_The data_.

◆ ◆ ◆ ◆ ◆ ◆ ◆

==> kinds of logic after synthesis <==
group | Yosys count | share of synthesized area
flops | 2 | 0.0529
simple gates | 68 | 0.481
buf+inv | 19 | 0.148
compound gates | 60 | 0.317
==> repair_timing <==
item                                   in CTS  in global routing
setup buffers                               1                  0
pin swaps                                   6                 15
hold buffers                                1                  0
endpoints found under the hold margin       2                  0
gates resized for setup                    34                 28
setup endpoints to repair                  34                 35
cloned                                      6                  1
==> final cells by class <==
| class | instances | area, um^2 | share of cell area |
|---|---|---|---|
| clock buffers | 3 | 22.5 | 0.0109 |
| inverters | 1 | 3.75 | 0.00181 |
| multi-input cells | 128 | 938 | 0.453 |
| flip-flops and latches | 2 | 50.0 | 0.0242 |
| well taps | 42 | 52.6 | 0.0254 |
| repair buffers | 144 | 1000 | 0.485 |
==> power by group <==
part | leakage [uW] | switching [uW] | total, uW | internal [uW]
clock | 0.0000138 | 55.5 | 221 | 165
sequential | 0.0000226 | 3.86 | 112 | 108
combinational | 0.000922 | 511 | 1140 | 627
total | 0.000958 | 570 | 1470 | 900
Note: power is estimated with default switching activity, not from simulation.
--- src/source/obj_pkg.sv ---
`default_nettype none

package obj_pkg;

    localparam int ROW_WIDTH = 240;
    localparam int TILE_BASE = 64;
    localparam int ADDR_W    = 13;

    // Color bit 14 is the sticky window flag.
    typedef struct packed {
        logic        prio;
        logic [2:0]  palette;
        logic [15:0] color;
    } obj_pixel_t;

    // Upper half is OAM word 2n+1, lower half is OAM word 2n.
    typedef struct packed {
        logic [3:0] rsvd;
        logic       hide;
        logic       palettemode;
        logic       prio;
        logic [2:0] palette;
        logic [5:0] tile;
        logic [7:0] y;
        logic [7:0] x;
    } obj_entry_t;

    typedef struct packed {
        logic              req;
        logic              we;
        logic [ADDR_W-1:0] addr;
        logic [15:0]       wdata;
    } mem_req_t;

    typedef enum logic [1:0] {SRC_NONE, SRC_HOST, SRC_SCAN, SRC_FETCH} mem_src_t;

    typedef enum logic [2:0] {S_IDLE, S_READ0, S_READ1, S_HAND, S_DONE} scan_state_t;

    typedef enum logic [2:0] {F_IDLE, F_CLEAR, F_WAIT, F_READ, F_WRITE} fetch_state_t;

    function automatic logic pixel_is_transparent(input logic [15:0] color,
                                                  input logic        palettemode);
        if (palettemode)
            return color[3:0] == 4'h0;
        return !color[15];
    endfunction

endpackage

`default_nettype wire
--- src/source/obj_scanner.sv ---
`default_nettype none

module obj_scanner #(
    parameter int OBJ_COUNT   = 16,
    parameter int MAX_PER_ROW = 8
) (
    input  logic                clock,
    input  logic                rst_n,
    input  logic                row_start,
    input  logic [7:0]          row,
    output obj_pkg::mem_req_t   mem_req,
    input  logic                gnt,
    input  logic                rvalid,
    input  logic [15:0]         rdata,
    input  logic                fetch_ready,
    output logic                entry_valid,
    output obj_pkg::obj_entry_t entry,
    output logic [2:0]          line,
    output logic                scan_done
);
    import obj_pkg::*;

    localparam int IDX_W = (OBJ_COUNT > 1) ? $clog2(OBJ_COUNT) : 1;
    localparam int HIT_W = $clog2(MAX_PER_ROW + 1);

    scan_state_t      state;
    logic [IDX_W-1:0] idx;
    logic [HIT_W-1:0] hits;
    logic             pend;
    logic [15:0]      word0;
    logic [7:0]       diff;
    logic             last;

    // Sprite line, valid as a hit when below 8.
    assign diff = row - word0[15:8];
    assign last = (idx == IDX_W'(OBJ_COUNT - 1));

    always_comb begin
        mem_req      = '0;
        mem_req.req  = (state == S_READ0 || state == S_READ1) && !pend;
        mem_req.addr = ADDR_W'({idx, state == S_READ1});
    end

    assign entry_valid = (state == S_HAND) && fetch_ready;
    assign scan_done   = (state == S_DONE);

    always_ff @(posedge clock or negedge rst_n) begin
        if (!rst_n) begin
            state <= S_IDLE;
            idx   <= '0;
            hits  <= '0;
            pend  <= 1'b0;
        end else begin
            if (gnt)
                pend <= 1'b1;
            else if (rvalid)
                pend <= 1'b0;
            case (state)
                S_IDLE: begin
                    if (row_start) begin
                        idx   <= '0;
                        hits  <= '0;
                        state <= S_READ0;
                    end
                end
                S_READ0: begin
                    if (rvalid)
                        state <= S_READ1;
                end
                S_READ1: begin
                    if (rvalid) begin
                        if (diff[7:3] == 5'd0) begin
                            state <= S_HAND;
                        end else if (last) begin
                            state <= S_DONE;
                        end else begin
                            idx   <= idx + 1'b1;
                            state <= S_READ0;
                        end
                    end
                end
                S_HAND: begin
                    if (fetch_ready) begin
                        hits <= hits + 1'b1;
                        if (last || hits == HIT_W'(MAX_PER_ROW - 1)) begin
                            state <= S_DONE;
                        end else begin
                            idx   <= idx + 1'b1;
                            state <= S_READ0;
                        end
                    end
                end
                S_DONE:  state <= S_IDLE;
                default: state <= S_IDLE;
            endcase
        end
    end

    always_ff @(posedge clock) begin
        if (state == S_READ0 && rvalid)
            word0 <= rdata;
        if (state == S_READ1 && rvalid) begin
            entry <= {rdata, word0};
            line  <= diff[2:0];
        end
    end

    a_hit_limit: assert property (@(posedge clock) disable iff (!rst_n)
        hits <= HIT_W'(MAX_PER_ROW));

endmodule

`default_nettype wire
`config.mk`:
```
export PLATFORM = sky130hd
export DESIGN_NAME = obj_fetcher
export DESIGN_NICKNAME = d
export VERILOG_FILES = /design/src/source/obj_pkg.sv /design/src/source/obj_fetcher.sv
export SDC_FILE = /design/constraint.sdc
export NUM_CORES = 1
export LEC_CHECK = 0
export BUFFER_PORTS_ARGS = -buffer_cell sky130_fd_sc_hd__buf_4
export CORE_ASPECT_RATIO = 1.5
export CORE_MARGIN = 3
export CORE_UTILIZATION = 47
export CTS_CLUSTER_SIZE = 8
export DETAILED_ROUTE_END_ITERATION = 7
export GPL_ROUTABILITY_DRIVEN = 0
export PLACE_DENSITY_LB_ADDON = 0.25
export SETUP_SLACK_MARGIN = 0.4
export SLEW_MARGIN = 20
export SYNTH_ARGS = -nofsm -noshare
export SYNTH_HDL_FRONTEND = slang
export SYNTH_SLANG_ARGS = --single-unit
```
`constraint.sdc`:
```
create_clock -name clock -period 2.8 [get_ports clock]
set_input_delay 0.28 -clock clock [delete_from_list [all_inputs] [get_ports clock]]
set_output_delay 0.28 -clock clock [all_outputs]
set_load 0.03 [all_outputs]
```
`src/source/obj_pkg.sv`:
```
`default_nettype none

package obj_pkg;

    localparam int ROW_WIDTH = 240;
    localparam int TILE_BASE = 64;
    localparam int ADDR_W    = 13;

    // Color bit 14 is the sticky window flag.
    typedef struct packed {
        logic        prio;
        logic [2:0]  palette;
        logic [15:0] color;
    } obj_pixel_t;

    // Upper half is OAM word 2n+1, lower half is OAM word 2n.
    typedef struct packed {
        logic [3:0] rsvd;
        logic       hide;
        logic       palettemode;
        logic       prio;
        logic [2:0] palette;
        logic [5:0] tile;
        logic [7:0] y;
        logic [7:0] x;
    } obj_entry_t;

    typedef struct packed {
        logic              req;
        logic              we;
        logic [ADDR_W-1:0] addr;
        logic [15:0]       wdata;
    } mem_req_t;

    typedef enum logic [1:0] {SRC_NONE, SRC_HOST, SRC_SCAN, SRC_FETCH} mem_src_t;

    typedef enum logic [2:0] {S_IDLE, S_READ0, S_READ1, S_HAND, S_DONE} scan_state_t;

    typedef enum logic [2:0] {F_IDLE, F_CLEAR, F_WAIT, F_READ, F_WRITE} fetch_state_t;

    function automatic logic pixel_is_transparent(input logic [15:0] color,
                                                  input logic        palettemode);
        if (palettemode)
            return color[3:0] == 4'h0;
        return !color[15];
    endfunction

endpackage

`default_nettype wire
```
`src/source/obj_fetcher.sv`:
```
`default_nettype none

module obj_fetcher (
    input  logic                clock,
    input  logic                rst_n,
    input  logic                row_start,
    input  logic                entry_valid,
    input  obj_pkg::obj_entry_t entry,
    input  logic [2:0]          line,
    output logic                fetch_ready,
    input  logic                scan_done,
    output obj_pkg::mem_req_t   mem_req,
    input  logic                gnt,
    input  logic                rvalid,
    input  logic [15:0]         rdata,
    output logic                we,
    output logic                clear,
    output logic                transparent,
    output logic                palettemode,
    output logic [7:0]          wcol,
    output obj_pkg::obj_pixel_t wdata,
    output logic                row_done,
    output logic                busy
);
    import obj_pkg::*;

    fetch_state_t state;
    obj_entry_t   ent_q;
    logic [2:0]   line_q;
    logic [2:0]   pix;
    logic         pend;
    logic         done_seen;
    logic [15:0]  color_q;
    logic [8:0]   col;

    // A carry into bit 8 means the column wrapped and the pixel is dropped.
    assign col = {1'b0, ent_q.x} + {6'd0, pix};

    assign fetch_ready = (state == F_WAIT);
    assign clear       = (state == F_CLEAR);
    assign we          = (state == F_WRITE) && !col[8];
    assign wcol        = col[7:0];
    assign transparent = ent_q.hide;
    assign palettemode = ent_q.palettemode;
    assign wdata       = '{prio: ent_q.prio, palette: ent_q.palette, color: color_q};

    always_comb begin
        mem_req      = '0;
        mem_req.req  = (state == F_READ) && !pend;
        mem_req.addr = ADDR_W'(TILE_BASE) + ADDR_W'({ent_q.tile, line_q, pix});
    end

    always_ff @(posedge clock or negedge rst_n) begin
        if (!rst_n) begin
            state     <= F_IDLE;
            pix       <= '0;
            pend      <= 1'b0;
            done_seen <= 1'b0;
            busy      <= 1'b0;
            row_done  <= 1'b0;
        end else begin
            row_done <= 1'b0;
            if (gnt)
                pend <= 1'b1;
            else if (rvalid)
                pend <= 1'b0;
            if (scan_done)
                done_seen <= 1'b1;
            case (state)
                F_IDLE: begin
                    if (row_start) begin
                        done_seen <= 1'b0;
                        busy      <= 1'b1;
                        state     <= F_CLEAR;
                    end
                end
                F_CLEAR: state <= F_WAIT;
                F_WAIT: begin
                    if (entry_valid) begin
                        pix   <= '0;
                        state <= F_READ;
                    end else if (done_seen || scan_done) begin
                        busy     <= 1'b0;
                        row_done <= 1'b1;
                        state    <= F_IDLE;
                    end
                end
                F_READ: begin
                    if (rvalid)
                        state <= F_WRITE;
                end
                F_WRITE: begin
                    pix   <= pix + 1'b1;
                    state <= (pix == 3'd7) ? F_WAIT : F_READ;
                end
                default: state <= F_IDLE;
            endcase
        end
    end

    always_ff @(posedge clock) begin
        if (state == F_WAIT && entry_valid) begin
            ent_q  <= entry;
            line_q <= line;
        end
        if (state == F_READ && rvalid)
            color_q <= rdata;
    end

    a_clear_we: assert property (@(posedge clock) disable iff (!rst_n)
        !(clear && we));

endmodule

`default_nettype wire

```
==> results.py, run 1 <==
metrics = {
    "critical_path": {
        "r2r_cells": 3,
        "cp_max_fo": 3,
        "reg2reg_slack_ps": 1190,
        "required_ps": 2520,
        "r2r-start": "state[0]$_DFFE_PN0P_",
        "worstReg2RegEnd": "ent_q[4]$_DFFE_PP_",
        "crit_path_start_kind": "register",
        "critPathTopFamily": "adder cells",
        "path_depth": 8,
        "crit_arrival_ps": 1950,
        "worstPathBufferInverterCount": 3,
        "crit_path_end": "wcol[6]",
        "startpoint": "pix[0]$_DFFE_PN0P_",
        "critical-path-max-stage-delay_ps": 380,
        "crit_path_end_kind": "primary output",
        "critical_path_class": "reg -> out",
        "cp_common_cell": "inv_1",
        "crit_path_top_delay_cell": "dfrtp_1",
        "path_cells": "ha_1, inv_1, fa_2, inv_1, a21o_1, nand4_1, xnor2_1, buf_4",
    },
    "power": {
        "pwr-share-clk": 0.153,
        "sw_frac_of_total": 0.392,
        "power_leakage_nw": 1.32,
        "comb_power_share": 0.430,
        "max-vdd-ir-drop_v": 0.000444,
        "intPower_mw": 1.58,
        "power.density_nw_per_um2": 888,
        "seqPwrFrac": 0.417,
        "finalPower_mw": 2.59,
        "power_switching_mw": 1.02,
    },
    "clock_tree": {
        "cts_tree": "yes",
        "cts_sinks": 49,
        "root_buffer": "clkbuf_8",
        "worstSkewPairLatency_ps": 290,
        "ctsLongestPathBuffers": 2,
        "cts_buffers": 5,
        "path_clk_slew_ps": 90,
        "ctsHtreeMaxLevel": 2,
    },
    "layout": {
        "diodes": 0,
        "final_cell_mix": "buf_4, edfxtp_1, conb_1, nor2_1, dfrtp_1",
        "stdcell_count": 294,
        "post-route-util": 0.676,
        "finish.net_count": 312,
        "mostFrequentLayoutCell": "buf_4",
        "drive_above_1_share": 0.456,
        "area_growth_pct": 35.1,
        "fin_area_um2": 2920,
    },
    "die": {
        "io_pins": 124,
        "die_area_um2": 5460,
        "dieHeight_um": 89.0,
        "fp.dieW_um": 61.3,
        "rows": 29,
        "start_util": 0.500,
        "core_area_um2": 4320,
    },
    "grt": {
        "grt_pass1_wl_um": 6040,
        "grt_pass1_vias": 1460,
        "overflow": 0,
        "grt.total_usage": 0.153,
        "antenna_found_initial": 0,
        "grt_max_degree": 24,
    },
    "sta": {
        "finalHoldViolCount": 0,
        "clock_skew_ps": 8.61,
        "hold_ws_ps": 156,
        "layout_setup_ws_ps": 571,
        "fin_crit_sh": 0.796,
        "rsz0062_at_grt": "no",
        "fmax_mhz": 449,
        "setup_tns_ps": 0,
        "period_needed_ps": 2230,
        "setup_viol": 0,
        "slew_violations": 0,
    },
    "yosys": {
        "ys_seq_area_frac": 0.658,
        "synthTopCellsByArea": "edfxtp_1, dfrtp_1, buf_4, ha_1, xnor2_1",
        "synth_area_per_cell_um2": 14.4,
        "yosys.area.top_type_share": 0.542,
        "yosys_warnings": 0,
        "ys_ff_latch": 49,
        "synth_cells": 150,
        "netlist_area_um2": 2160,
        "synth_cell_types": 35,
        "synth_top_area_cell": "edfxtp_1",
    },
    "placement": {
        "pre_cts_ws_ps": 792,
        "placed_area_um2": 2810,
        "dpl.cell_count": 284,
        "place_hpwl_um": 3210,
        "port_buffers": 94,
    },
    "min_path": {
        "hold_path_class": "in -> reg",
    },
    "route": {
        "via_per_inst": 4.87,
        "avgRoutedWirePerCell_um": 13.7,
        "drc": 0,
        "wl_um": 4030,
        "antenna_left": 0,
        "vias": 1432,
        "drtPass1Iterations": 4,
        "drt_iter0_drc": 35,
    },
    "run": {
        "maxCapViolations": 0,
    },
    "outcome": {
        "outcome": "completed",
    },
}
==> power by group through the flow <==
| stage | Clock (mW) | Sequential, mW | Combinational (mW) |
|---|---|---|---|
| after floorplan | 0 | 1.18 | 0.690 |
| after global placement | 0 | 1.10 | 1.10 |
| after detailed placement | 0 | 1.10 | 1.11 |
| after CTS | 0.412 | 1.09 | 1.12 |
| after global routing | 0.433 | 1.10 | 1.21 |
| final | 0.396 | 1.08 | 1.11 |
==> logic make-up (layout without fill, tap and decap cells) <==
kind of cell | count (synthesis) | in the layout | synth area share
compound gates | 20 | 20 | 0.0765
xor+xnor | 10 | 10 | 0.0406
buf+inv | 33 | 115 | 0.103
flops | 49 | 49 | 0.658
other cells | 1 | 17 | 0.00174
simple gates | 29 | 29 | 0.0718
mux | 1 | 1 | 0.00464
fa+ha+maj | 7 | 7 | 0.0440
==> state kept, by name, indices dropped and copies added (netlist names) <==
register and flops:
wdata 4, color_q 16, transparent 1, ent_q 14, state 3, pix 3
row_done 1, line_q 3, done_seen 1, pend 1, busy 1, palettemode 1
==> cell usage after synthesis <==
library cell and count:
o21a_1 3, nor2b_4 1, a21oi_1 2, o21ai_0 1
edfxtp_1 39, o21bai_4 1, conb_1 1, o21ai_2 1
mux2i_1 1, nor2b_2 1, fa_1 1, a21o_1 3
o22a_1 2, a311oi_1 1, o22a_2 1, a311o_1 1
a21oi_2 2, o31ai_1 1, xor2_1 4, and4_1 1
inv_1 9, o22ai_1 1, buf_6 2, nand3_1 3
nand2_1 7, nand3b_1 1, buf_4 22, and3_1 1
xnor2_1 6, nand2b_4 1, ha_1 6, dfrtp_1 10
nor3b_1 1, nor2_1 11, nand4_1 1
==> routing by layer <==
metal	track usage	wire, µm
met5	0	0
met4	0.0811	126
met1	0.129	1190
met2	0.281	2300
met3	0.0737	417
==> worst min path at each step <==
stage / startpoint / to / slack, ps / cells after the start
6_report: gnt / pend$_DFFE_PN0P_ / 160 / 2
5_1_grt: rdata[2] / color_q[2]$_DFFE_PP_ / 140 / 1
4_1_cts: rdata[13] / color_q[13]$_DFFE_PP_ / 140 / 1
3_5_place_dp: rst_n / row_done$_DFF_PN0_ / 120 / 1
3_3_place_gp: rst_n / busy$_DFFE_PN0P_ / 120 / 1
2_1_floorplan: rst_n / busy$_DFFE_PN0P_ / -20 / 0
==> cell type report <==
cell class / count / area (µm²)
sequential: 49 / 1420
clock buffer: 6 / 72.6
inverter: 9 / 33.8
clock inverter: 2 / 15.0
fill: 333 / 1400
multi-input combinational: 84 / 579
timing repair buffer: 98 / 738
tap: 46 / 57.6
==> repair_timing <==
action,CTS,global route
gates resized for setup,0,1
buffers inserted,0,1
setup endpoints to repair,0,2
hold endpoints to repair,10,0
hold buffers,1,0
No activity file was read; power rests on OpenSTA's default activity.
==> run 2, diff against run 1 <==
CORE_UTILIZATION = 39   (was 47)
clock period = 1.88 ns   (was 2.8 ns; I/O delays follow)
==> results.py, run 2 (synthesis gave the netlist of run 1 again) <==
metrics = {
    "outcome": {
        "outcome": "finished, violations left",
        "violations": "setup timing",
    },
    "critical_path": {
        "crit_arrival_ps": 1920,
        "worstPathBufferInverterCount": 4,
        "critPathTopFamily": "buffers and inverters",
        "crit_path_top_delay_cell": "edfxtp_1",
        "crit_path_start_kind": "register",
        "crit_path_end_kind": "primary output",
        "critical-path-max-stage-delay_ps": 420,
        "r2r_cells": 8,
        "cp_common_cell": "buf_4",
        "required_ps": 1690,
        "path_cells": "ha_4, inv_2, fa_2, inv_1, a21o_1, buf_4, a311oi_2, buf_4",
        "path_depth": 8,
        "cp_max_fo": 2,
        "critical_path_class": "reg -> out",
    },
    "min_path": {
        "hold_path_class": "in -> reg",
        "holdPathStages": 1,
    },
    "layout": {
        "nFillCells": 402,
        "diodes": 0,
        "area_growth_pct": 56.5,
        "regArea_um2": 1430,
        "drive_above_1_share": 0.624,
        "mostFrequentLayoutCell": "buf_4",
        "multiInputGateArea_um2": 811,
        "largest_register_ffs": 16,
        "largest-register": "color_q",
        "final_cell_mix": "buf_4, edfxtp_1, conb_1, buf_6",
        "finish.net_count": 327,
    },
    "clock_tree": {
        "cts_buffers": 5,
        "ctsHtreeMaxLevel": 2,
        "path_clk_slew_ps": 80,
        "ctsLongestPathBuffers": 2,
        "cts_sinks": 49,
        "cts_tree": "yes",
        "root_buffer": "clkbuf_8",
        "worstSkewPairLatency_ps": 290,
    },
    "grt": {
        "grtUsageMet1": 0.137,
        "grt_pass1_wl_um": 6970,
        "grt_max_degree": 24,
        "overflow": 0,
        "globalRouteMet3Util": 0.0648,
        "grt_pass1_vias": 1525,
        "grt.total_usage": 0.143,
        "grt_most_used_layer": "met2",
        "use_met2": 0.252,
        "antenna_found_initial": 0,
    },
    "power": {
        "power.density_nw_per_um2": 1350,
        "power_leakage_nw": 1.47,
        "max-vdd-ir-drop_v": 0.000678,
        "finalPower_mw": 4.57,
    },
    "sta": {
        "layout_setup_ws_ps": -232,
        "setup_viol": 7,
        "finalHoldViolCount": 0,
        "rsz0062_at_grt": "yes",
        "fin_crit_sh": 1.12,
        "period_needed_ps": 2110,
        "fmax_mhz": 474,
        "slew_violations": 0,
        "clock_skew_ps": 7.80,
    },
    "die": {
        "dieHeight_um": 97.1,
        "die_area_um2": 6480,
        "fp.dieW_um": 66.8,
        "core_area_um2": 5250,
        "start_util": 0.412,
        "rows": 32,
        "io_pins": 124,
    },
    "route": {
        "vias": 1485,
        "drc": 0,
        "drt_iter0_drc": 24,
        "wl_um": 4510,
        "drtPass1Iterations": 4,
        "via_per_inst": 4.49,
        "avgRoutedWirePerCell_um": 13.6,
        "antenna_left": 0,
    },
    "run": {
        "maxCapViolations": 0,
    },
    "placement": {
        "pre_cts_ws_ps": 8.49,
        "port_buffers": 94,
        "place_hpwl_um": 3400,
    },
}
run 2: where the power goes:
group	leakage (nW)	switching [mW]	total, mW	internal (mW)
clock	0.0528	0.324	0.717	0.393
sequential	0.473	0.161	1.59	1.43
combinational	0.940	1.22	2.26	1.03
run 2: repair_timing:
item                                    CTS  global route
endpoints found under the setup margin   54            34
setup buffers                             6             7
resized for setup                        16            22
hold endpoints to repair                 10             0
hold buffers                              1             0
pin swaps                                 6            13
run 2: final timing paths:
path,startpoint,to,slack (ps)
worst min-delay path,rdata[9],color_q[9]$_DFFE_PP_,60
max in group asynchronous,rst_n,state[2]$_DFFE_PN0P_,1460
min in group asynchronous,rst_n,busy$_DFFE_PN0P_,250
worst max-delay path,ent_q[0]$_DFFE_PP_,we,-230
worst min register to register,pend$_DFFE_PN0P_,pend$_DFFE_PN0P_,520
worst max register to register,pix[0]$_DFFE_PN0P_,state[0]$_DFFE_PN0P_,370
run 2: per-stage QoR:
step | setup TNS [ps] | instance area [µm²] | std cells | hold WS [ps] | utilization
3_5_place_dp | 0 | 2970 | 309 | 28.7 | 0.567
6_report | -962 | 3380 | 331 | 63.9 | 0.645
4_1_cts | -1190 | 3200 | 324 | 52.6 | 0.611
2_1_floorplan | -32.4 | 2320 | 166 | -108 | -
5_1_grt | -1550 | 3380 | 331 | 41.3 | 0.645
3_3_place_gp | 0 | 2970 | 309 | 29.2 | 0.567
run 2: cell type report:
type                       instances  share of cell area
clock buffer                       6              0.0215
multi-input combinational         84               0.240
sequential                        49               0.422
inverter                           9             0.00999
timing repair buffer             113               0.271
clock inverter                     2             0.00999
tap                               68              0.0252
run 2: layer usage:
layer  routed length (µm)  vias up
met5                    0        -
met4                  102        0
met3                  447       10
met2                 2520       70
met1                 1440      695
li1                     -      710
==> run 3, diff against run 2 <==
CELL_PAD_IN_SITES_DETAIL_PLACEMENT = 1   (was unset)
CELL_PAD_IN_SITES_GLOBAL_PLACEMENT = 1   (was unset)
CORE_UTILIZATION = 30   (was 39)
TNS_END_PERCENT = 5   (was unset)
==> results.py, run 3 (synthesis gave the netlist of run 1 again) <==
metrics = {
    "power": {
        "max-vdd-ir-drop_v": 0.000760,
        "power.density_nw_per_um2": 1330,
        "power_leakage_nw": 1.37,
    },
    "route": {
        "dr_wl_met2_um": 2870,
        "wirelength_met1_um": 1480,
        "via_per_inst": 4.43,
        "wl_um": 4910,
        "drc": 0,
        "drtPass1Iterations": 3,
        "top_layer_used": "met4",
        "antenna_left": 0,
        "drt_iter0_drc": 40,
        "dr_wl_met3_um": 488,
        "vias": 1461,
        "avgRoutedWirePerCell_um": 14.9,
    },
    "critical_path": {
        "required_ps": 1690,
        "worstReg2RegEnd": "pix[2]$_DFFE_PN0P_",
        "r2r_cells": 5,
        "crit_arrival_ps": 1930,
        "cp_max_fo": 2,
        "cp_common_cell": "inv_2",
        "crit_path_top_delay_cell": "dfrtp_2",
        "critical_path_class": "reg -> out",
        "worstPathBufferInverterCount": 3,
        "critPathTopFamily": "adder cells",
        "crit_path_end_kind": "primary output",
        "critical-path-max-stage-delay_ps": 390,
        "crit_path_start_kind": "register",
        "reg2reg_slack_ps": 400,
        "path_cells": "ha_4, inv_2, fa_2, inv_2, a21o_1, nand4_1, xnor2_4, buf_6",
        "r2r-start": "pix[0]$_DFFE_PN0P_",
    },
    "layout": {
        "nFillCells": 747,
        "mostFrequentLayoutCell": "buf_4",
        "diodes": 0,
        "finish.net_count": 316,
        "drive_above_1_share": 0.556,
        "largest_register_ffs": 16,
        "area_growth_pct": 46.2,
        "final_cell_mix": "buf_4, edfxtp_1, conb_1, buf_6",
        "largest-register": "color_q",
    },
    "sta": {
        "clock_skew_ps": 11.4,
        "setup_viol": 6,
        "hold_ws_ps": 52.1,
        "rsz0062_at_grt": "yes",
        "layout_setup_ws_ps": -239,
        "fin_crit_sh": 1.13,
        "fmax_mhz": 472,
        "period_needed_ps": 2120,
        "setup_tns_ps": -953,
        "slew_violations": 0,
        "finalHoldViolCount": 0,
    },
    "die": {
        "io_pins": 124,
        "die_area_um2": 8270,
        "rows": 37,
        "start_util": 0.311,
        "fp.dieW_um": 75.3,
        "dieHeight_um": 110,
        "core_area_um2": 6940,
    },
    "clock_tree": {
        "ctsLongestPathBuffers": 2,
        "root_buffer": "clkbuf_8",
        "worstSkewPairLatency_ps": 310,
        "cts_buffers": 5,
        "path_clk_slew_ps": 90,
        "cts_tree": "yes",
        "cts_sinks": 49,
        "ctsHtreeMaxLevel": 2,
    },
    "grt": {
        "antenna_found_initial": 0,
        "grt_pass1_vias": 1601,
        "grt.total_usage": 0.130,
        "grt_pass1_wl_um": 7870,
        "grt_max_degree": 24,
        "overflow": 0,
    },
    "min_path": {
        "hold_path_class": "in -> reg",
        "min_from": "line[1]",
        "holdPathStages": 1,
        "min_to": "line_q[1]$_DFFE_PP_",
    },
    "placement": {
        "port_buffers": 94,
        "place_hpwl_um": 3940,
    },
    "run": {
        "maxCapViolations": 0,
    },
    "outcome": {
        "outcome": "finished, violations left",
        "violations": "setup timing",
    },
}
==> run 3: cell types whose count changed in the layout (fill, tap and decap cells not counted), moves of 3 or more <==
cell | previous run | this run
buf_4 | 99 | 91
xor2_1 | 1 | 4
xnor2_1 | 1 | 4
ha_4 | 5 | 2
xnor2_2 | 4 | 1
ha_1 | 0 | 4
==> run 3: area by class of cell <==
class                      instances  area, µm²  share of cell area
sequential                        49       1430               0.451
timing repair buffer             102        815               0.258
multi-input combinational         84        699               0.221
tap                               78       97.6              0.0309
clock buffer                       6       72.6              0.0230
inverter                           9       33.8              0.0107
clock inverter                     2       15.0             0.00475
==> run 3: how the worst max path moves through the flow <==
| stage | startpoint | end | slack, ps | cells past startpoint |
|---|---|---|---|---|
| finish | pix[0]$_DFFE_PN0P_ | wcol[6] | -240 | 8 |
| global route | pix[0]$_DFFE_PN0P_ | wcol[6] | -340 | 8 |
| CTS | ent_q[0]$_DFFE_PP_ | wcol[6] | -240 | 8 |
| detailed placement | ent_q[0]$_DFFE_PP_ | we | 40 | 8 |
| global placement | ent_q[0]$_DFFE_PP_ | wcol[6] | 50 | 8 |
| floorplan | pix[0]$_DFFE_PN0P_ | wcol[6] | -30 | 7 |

◆ ◆ ◆ ◆ ◆ ◆ ◆

_Your instructions_.
Copy every line of the entries above in which "decap" occurs.

_Exercise response_.
==> logic make-up (layout without fill, tap and decap cells) <==
==> run 3: cell types whose count changed in the layout (fill, tap and decap cells not counted), moves of 3 or more <==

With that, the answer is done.